Why I Started This

India's electricity grid is one of the most complex in the world. It's not one grid — it's five regional grids (Northern, Southern, Eastern, Western, and Northeastern), each comprising dozens of states with wildly different demand profiles, climates, and consumption patterns. Gujarat has over 19 MU of mean forecast error at the state level. Nagaland has 0.15 MU. These aren't just different scales — they're different problems.

Forecasting electricity demand in India accurately matters for real reasons: grid operators need to schedule generation ahead of time, extreme heat waves cause sudden demand spikes that strain infrastructure, and poor forecasts lead to either wasteful over-generation or rolling blackouts.

There were notebooks. There were dashboards. But there wasn't a tool that combined ML forecasting + weather risk visualization + natural language explanations into something a non-technical analyst could actually use.

That's what I set out to build.


Stage 0: The Data Problem (September 13, 2025)

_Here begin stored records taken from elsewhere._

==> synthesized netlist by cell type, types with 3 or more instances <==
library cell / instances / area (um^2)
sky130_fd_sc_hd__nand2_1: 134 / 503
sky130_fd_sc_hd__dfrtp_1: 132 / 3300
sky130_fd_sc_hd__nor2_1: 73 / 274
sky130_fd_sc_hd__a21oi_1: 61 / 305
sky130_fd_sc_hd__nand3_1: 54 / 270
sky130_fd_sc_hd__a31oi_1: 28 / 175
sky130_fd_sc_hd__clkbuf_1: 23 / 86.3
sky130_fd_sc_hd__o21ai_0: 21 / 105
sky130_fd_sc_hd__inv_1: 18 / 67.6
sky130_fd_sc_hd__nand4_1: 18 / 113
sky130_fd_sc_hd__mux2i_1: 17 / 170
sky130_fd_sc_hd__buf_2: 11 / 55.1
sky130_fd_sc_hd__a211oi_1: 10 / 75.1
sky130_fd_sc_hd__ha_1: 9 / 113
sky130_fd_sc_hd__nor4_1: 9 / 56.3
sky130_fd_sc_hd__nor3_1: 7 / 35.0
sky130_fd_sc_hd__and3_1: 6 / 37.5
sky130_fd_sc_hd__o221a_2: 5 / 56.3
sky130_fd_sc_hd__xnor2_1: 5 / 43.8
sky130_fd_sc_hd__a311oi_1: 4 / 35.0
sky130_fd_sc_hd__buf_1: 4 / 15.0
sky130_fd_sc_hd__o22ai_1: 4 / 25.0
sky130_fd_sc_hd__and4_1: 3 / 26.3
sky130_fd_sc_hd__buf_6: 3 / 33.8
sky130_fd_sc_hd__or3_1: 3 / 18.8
===== src/flat_wrapper.sv =====
// flat-port wrapper written by rule: the top's interface ports become plain ports
module pipe_hazard_ctrl_flat 
#(
    parameter int unsigned REG_NUM_BITWIDTH = 5,
    parameter int unsigned CNT_BITWIDTH     = 32,
    parameter int unsigned MEM_TIMEOUT      = 16
)
  (clk, rst, hz_id_rs1, hz_id_rs2, hz_ex_memRead, hz_ex_regToWrite, hz_PCSrc, hz_mem_memRead, hz_mem_memWrite, hz_dmem_ready, hz_pc_write, hz_if_id_write, hz_id_ex_write, hz_ex_mem_write, hz_if_id_flush, hz_id_ex_flush, hz_pc_sel_branch, hz_dmem_req, hz_err, hz_stall_cycles, hz_flush_count);
  pipe_hazard_ctrl_if #(.REG_NUM_BITWIDTH(REG_NUM_BITWIDTH), .CNT_BITWIDTH(CNT_BITWIDTH)) hz_i ();
  input  logic clk;
  input  logic rst;
  input wire logic [$bits(hz_i.id_rs1)-1:0] hz_id_rs1;
  input wire logic [$bits(hz_i.id_rs2)-1:0] hz_id_rs2;
  input wire logic [$bits(hz_i.ex_memRead)-1:0] hz_ex_memRead;
  input wire logic [$bits(hz_i.ex_regToWrite)-1:0] hz_ex_regToWrite;
  input wire logic [$bits(hz_i.PCSrc)-1:0] hz_PCSrc;
  input wire logic [$bits(hz_i.mem_memRead)-1:0] hz_mem_memRead;
  input wire logic [$bits(hz_i.mem_memWrite)-1:0] hz_mem_memWrite;
  input wire logic [$bits(hz_i.dmem_ready)-1:0] hz_dmem_ready;
  output wire logic [$bits(hz_i.pc_write)-1:0] hz_pc_write;
  output wire logic [$bits(hz_i.if_id_write)-1:0] hz_if_id_write;
  output wire logic [$bits(hz_i.id_ex_write)-1:0] hz_id_ex_write;
  output wire logic [$bits(hz_i.ex_mem_write)-1:0] hz_ex_mem_write;
  output wire logic [$bits(hz_i.if_id_flush)-1:0] hz_if_id_flush;
  output wire logic [$bits(hz_i.id_ex_flush)-1:0] hz_id_ex_flush;
  output wire logic [$bits(hz_i.pc_sel_branch)-1:0] hz_pc_sel_branch;
  output wire logic [$bits(hz_i.dmem_req)-1:0] hz_dmem_req;
  output wire logic [$bits(hz_i.err)-1:0] hz_err;
  output wire logic [$bits(hz_i.stall_cycles)-1:0] hz_stall_cycles;
  output wire logic [$bits(hz_i.flush_count)-1:0] hz_flush_count;
  assign hz_i.id_rs1 = hz_id_rs1;
  assign hz_i.id_rs2 = hz_id_rs2;
  assign hz_i.ex_memRead = hz_ex_memRead;
  assign hz_i.ex_regToWrite = hz_ex_regToWrite;
  assign hz_i.PCSrc = hz_PCSrc;
  assign hz_i.mem_memRead = hz_mem_memRead;
  assign hz_i.mem_memWrite = hz_mem_memWrite;
  assign hz_i.dmem_ready = hz_dmem_ready;
  assign hz_pc_write = hz_i.pc_write;
  assign hz_if_id_write = hz_i.if_id_write;
  assign hz_id_ex_write = hz_i.id_ex_write;
  assign hz_ex_mem_write = hz_i.ex_mem_write;
  assign hz_if_id_flush = hz_i.if_id_flush;
  assign hz_id_ex_flush = hz_i.id_ex_flush;
  assign hz_pc_sel_branch = hz_i.pc_sel_branch;
  assign hz_dmem_req = hz_i.dmem_req;
  assign hz_err = hz_i.err;
  assign hz_stall_cycles = hz_i.stall_cycles;
  assign hz_flush_count = hz_i.flush_count;
  pipe_hazard_ctrl #(.REG_NUM_BITWIDTH(REG_NUM_BITWIDTH), .CNT_BITWIDTH(CNT_BITWIDTH), .MEM_TIMEOUT(MEM_TIMEOUT)) u_core (.clk(clk), .rst(rst), .hz(hz_i));
endmodule

===== config.mk =====
export PLATFORM = sky130hd
export DESIGN_NAME = pipe_hazard_ctrl_flat
export DESIGN_NICKNAME = d
export VERILOG_FILES = /design/src/rtl/pipe_hazard_ctrl_if.sv /design/src/rtl/pipe_hazard_ctrl.sv /design/src/flat_wrapper.sv
export SDC_FILE = /design/constraint.sdc
export NUM_CORES = 1
export LEC_CHECK = 0
export BUFFER_PORTS_ARGS = -buffer_cell sky130_fd_sc_hd__buf_2
export CAP_MARGIN = 20
export CELL_PAD_IN_SITES_DETAIL_PLACEMENT = 1
export CELL_PAD_IN_SITES_GLOBAL_PLACEMENT = 2
export CORE_MARGIN = 2
export CORE_UTILIZATION = 36
export DETAILED_ROUTE_END_ITERATION = 7
export GPL_ROUTABILITY_DRIVEN = 0
export PLACE_DENSITY = 0.86
export SLEW_MARGIN = 0
export SYNTH_ARGS = -nofsm -noshare
export SYNTH_HDL_FRONTEND = slang
export SYNTH_SLANG_ARGS = --single-unit

===== constraint.sdc =====
create_clock -name clk -period 7.07 [get_ports clk]
set_clock_uncertainty 0.05 [all_clocks]
set_input_delay 1.414 -clock clk [delete_from_list [all_inputs] [get_ports clk]]
set_output_delay 1.414 -clock clk [all_outputs]
set_load 0.01 [all_outputs]
===== src/rtl/multiword_add_seq.sv =====
// Operand sequencer / result collector wrapped around an external 32-bit ripple adder.
// Optional subtract mode (in_sub port, inverted B, initial carry 1) is enabled by defining MWADD_SUB_EN.
`timescale 1ns/1ps
module multiword_add_seq #(
  parameter int unsigned MAX_WORDS = 8
) (
  input  logic        clk,
  input  logic        rst_n,
  input  logic        in_valid,
  output logic        in_ready,
  input  logic [31:0] in_a,
  input  logic [31:0] in_b,
  input  logic        in_last,
`ifdef MWADD_SUB_EN
  input  logic        in_sub,
`endif
  output logic [31:0] add_a,
  output logic [31:0] add_b,
  output logic        add_c_in,
  input  logic [31:0] add_sum,
  input  logic        add_c_out,
  output logic        out_valid,
  input  logic        out_ready,
  output logic [31:0] out_sum,
  output logic        out_last,
  output logic        out_carry,
  output logic        out_ovf,
  output logic        out_zero,
  output logic        out_err
);

  localparam int unsigned CW = $clog2(MAX_WORDS + 1);

  typedef enum logic [0:0] {S_IDLE, S_ACTIVE} state_t;

  state_t        state_q, state_d;
  logic [CW-1:0] cnt_q, cnt_d;

  // S1: operand stage
  logic [31:0] a_q, a_d;
  logic [31:0] b_q, b_d;
  logic        last_q, last_d;
  logic        err_q, err_d;
  logic        s1_v_q, s1_v_d;

  // Inter-word chaining state
  logic        carry_q, carry_d;
  logic        zero_q, zero_d;

  // S2: output stage
  logic        ov_q, ov_d;
  logic [31:0] osum_q, osum_d;
  logic        olast_q, olast_d;
  logic        ocarry_q, ocarry_d;
  logic        oovf_q, oovf_d;
  logic        ozero_q, ozero_d;
  logic        oerr_q, oerr_d;

  logic          adv, accept, drain, first, trunc, sum_zero, init_c;
  logic [CW-1:0] cnt_nxt;

`ifdef MWADD_SUB_EN
  logic sub_q, sub_d;

  always_comb begin
    sub_d  = sub_q;
    if (accept && first) sub_d = in_sub;
    add_b  = sub_q ? ~b_q : b_q;
    init_c = in_sub;
  end

  always_ff @(posedge clk or negedge rst_n) begin
    if (!rst_n) sub_q <= 1'b0;
    else        sub_q <= sub_d;
  end
`else
  always_comb begin
    add_b  = b_q;
    init_c = 1'b0;
  end
`endif

  always_comb begin
    add_a    = a_q;
    add_c_in = carry_q;
    sum_zero = (add_sum == '0);
    adv      = !ov_q || out_ready;
    in_ready = !s1_v_q || adv;
    accept   = in_valid && in_ready;
    drain    = adv && s1_v_q;
    first    = (state_q == S_IDLE);
    // Count rests at 0 in IDLE, so the first beat naturally becomes word 1.
    cnt_nxt  = cnt_q + CW'(1);
    trunc    = (cnt_nxt == CW'(MAX_WORDS));
  end

  always_comb begin
    state_d  = state_q;
    cnt_d    = cnt_q;
    a_d      = a_q;
    b_d      = b_q;
    last_d   = last_q;
    err_d    = err_q;
    s1_v_d   = s1_v_q;
    carry_d  = carry_q;
    zero_d   = zero_q;
    ov_d     = ov_q;
    osum_d   = osum_q;
    olast_d  = olast_q;
    ocarry_d = ocarry_q;
    oovf_d   = oovf_q;
    ozero_d  = ozero_q;
    oerr_d   = oerr_q;

    if (adv) begin
      ov_d = s1_v_q;
    end

    if (drain) begin
      osum_d   = add_sum;
      olast_d  = last_q;
      ocarry_d = last_q && add_c_out;
      ozero_d  = last_q && zero_q && sum_zero;
      oovf_d   = last_q && (a_q[31] == add_b[31]) && (add_sum[31] != a_q[31]);
      oerr_d   = last_q && err_q;
      carry_d  = add_c_out;
      zero_d   = zero_q && sum_zero;
      s1_v_d   = 1'b0;
    end

    if (accept) begin
      a_d    = in_a;
      b_d    = in_b;
      last_d = in_last || trunc;
      err_d  = trunc && !in_last;
      s1_v_d = 1'b1;
      // A first beat can only be accepted alongside the previous op's final drain, so it wins.
      if (first) begin
        carry_d = init_c;
        zero_d  = 1'b1;
      end
      if (in_last || trunc) begin
        state_d = S_IDLE;
        cnt_d   = '0;
      end else begin
        state_d = S_ACTIVE;
        cnt_d   = cnt_nxt;
      end
    end
  end

  always_ff @(posedge clk or negedge rst_n) begin
    if (!rst_n) begin
      state_q  <= S_IDLE;
      cnt_q    <= '0;
      a_q      <= '0;
      b_q      <= '0;
      last_q   <= 1'b0;
      err_q    <= 1'b0;
      s1_v_q   <= 1'b0;
      carry_q  <= 1'b0;
      zero_q   <= 1'b0;
      ov_q     <= 1'b0;
      osum_q   <= '0;
      olast_q  <= 1'b0;
      ocarry_q <= 1'b0;
      oovf_q   <= 1'b0;
      ozero_q  <= 1'b0;
      oerr_q   <= 1'b0;
    end else begin
      state_q  <= state_d;
      cnt_q    <= cnt_d;
      a_q      <= a_d;
      b_q      <= b_d;
      last_q   <= last_d;
      err_q    <= err_d;
      s1_v_q   <= s1_v_d;
      carry_q  <= carry_d;
      zero_q   <= zero_d;
      ov_q     <= ov_d;
      osum_q   <= osum_d;
      olast_q  <= olast_d;
      ocarry_q <= ocarry_d;
      oovf_q   <= oovf_d;
      ozero_q  <= ozero_d;
      oerr_q   <= oerr_d;
    end
  end

  always_comb begin
    out_valid = ov_q;
    out_sum   = osum_q;
    out_last  = olast_q;
    out_carry = ocarry_q;
    out_ovf   = oovf_q;
    out_zero  = ozero_q;
    out_err   = oerr_q;
  end

endmodule
### src/rtl/block_scan_counter.sv
// Nested block-order scan counters: px fastest, then py, then bx, then by.
// last_o flags the final pixel of the final block of the frame.
module block_scan_counter
    import recon_pkg::*;
#(
    parameter int unsigned N        = 8,
    parameter int unsigned BLOCKS_X = 80,
    parameter int unsigned BLOCKS_Y = 60,
    parameter int unsigned PW       = width_of(N),
    parameter int unsigned BXW      = width_of(BLOCKS_X),
    parameter int unsigned BYW      = width_of(BLOCKS_Y)
) (
    input  logic           clk_i,
    input  logic           reset_i,
    input  logic           start_i,
    input  logic           advance_i,
    output logic [PW-1:0]  px_o,
    output logic [PW-1:0]  py_o,
    output logic [BXW-1:0] bx_o,
    output logic [BYW-1:0] by_o,
    output logic           last_o
);

    localparam logic [PW-1:0]  PxMax = PW'(N - 1);
    localparam logic [BXW-1:0] BxMax = BXW'(BLOCKS_X - 1);
    localparam logic [BYW-1:0] ByMax = BYW'(BLOCKS_Y - 1);

    logic [PW-1:0]  px_q, px_d;
    logic [PW-1:0]  py_q, py_d;
    logic [BXW-1:0] bx_q, bx_d;
    logic [BYW-1:0] by_q, by_d;

    logic px_wrap, py_wrap, bx_wrap, by_wrap;

    assign px_wrap = (px_q == PxMax);
    assign py_wrap = (py_q == PxMax);
    assign bx_wrap = (bx_q == BxMax);
    assign by_wrap = (by_q == ByMax);

    // Ripple-carry style advance: each level steps when all faster levels wrap.
    always_comb begin
        px_d = px_q;
        py_d = py_q;
        bx_d = bx_q;
        by_d = by_q;
        if (start_i) begin
            px_d = '0;
            py_d = '0;
            bx_d = '0;
            by_d = '0;
        end else if (advance_i) begin
            px_d = px_wrap ? '0 : px_q + 1'b1;
            if (px_wrap) begin
                py_d = py_wrap ? '0 : py_q + 1'b1;
                if (py_wrap) begin
                    bx_d = bx_wrap ? '0 : bx_q + 1'b1;
                    if (bx_wrap) begin
                        by_d = by_wrap ? '0 : by_q + 1'b1;
                    end
                end
            end
        end
    end

    // Counter state, cleared by reset.
    always_ff @(posedge clk_i) begin
        if (reset_i) begin
            px_q <= '0;
            py_q <= '0;
            bx_q <= '0;
            by_q <= '0;
        end else begin
            px_q <= px_d;
            py_q <= py_d;
            bx_q <= bx_d;
            by_q <= by_d;
        end
    end

    assign px_o   = px_q;
    assign py_o   = py_q;
    assign bx_o   = bx_q;
    assign by_o   = by_q;
    assign last_o = px_wrap & py_wrap & bx_wrap & by_wrap;

endmodule
--- src/rtl/dict_stream_scheduler.sv ---
// Sequencing controller for the dictionary decompressor: buffers codebook indices
// in a small FIFO, loads them back-to-back and re-exports the serial bitstream.
module dict_stream_scheduler #(
    parameter int CHUNK_SIZE    = 8,
    parameter int CODEBOOK_SIZE = 16,
    parameter int INDEX_BITS    = $clog2(CODEBOOK_SIZE),
    parameter int FIFO_DEPTH    = 4
) (
    input  logic                  clk,
    input  logic                  rst,
    input  logic [INDEX_BITS-1:0] in_index,
    input  logic                  in_last,
    input  logic                  in_valid,
    output logic                  in_ready,
    output logic [INDEX_BITS-1:0] dec_index,
    output logic                  dec_load,
    output logic                  dec_shift_enable,
    input  logic                  dec_serial_out,
    input  logic                  dec_shift_done,
    output logic                  out_bit,
    output logic                  out_valid,
    input  logic                  out_ready,
    output logic                  out_chunk_end,
    output logic                  out_frame_end,
    output logic [15:0]           chunk_count,
    output logic                  sync_err,
    output logic                  busy
);

    localparam int PTR_W = $clog2(FIFO_DEPTH);
    localparam int BIT_W = $clog2(CHUNK_SIZE);
    localparam logic [BIT_W-1:0] LAST_BIT = BIT_W'(CHUNK_SIZE - 1);
    localparam logic [BIT_W-1:0] BIT_ONE  = BIT_W'(1);
    localparam logic [PTR_W:0]   PTR_ONE  = (PTR_W + 1)'(1);

    typedef enum logic {
        IDLE,
        SHIFT
    } state_e;

    // ------------------------------------------------------------------
    // Index FIFO: entries are {last, index}; wrap bit separates full/empty.
    // ------------------------------------------------------------------
    logic [INDEX_BITS:0] fifo_mem_q [FIFO_DEPTH];
    logic [PTR_W:0]      wr_ptr_q, wr_ptr_d;
    logic [PTR_W:0]      rd_ptr_q, rd_ptr_d;
    logic                fifo_empty;
    logic                fifo_full;
    logic                push;
    logic                pop;
    logic [INDEX_BITS:0] head;

    assign fifo_empty = (wr_ptr_q == rd_ptr_q);
    assign fifo_full  = (wr_ptr_q[PTR_W] != rd_ptr_q[PTR_W]) &&
                        (wr_ptr_q[PTR_W-1:0] == rd_ptr_q[PTR_W-1:0]);
    assign in_ready   = !fifo_full && !rst;
    assign push       = in_valid && in_ready;
    assign head       = fifo_mem_q[rd_ptr_q[PTR_W-1:0]];
    assign dec_index  = head[INDEX_BITS-1:0];
    assign wr_ptr_d   = push ? (wr_ptr_q + PTR_ONE) : wr_ptr_q;
    assign rd_ptr_d   = pop  ? (rd_ptr_q + PTR_ONE) : rd_ptr_q;

    // NOTE: storage has no reset; the pointers alone define which entries are live.
    always_ff @(posedge clk) begin
        if (push) begin
            fifo_mem_q[wr_ptr_q[PTR_W-1:0]] <= {in_last, in_index};
        end
    end

    // ------------------------------------------------------------------
    // Chunk sequencing FSM
    // ------------------------------------------------------------------
    state_e           state_q, state_d;
    logic [BIT_W-1:0] bit_idx_q, bit_idx_d;
    logic             frame_last_q, frame_last_d;
    logic [15:0]      chunk_count_q, chunk_count_d;
    logic             sync_err_q, sync_err_d;
    logic             final_bit;

    assign final_bit = (bit_idx_q == LAST_BIT);

    // NOTE: sequential state uses non-blocking assignments only; all next-state
    // values are computed in the combinational process below.
    always_ff @(posedge clk) begin
        if (rst) begin
            state_q       <= IDLE;
            bit_idx_q     <= '0;
            frame_last_q  <= 1'b0;
            chunk_count_q <= '0;
            sync_err_q    <= 1'b0;
            wr_ptr_q      <= '0;
            rd_ptr_q      <= '0;
        end else begin
            state_q       <= state_d;
            bit_idx_q     <= bit_idx_d;
            frame_last_q  <= frame_last_d;
            chunk_count_q <= chunk_count_d;
            sync_err_q    <= sync_err_d;
            wr_ptr_q      <= wr_ptr_d;
            rd_ptr_q      <= rd_ptr_d;
        end
    end

    // NOTE: every output of this block gets a default first so no latch is inferred.
    always_comb begin
        state_d          = state_q;
        bit_idx_d        = bit_idx_q;
        frame_last_d     = frame_last_q;
        chunk_count_d    = chunk_count_q;
        pop              = 1'b0;
        dec_load         = 1'b0;
        dec_shift_enable = 1'b0;
        out_valid        = 1'b0;

        unique case (state_q)
            IDLE: begin
                if (!fifo_empty) begin
                    dec_load      = 1'b1;
                    pop           = 1'b1;
                    frame_last_d  = head[INDEX_BITS];
                    bit_idx_d     = '0;
                    chunk_count_d = chunk_count_q + 16'd1;
                    state_d       = SHIFT;
                end
            end
            SHIFT: begin
                out_valid = 1'b1;
                if (out_ready) begin
                    if (!final_bit) begin
                        dec_shift_enable = 1'b1;
                        bit_idx_d        = bit_idx_q + BIT_ONE;
                    end else if (!fifo_empty) begin
                        // Reload on the last bit so the next MSB follows with no bubble.
                        dec_load      = 1'b1;
                        pop           = 1'b1;
                        frame_last_d  = head[INDEX_BITS];
                        bit_idx_d     = '0;
                        chunk_count_d = chunk_count_q + 16'd1;
                    end else begin
                        dec_shift_enable = 1'b1;
                        state_d          = IDLE;
                    end
                end
            end
            default: state_d = IDLE;
        endcase

        sync_err_d = sync_err_q || ((state_q == SHIFT) && dec_shift_done);
    end

    assign out_bit       = (state_q == SHIFT) && dec_serial_out;
    assign out_chunk_end = (state_q == SHIFT) && final_bit;
    assign out_frame_end = out_chunk_end && frame_last_q;
    assign chunk_count   = chunk_count_q;
    assign sync_err      = sync_err_q;
    assign busy          = !fifo_empty || (state_q == SHIFT);

    // ------------------------------------------------------------------
    // Protocol invariants
    // ------------------------------------------------------------------
    a_load_shift_exclusive : assert property (
        @(posedge clk) disable iff (rst) !(dec_load && dec_shift_enable));

    a_no_overflow : assert property (
        @(posedge clk) disable iff (rst) fifo_full |-> !push);

    a_hold_under_backpressure : assert property (
        @(posedge clk) disable iff (rst)
        (out_valid && !out_ready) |-> (!dec_shift_enable && !dec_load));

endmodule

The first commit was almost nothing — a data_scraping.py file and an empty notebook. Before any modeling could happen, I needed data: historical electricity demand by state, and historical weather data for each state capital.

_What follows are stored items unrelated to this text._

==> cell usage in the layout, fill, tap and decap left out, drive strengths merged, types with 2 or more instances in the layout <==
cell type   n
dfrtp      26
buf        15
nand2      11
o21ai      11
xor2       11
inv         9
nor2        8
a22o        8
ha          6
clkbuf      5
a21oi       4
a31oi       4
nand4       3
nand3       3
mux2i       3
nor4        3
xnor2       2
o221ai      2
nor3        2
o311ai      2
$ cat config.mk
export PLATFORM = sky130hd
export DESIGN_NAME = bist_misr_analyzer
export DESIGN_NICKNAME = d
export VERILOG_FILES = /design/src/rtl/bist_misr_analyzer.sv
export SDC_FILE = /design/constraint.sdc
export NUM_CORES = 1
export LEC_CHECK = 0
export ABC_AREA = 1
export BUFFER_PORTS_ARGS = -buffer_cell sky130_fd_sc_hd__buf_2
export CAP_MARGIN = 10
export CORE_MARGIN = 3
export CORE_UTILIZATION = 29
export CTS_CLUSTER_DIAMETER = 30
export CTS_CLUSTER_SIZE = 12
export DETAILED_ROUTE_END_ITERATION = 8
export SLEW_MARGIN = 20
export SYNTH_ARGS = -nofsm -noshare
export SYNTH_HDL_FRONTEND = slang
export SYNTH_SLANG_ARGS = --single-unit
$ cat constraint.sdc
create_clock -name CLK -period 3.5 [get_ports CLK]
set_clock_uncertainty 0.05 [all_clocks]
set_input_delay 0.525 -clock CLK [delete_from_list [all_inputs] [get_ports CLK]]
set_output_delay 0.525 -clock CLK [all_outputs]
set_load 0.01 [all_outputs]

data_scraping.py was a 118-line script that pulled electricity demand data from India's POSOCO (Power System Operation Corporation) datasets. The script handled pagination, state-wise filtering, and basic cleaning.

Weather data came from ERA5 reanalysis — daily temperature (min/mean/max at 2m), dewpoint temperature, wind components (u and v at 10m), surface solar radiation downwards, total cloud cover, and UTCI (Universal Thermal Climate Index). All of it in Kelvin, as ERA5 provides.

The pairing of demand and weather, state by state, from 2013 to 2022, became the training dataset.


Stage 1: The First Model (September 17, 2025)

Four days after the initial commit, Stage 1 was done. The output: xgb1_model.pkl and a sample_cleaned_dataset.csv.

The model was an XGBoost regressor trained on the combined demand+weather dataset. The feature set at this point was simpler — temperatures, calendar features (day of week, month, year, is_weekend), and state encoding.

But even at Stage 1, I'd already discovered something important: electricity demand in India doesn't follow a simple temperature curve. In northern states like Rajasthan, scorching summers drive air conditioning demand through the roof. In Kerala, the relationship is weaker — the state has a more moderate coastal climate, and the demand pattern is flatter. Any model that treated "India" as one entity would be wrong for everyone.

Stage 1 ended with a working model. No UI. No inference pipeline. Just a trained file and a cleaned dataset.


The Gap: September to January

Nothing was committed for three and a half months.

This is the part of the development timeline that git doesn't capture — the experimentation that didn't make it in. The second notebook pass. The rethinking of the feature set. The decision to move from xgb1 to a retrained xgb2 with log-transformed targets and a richer feature set.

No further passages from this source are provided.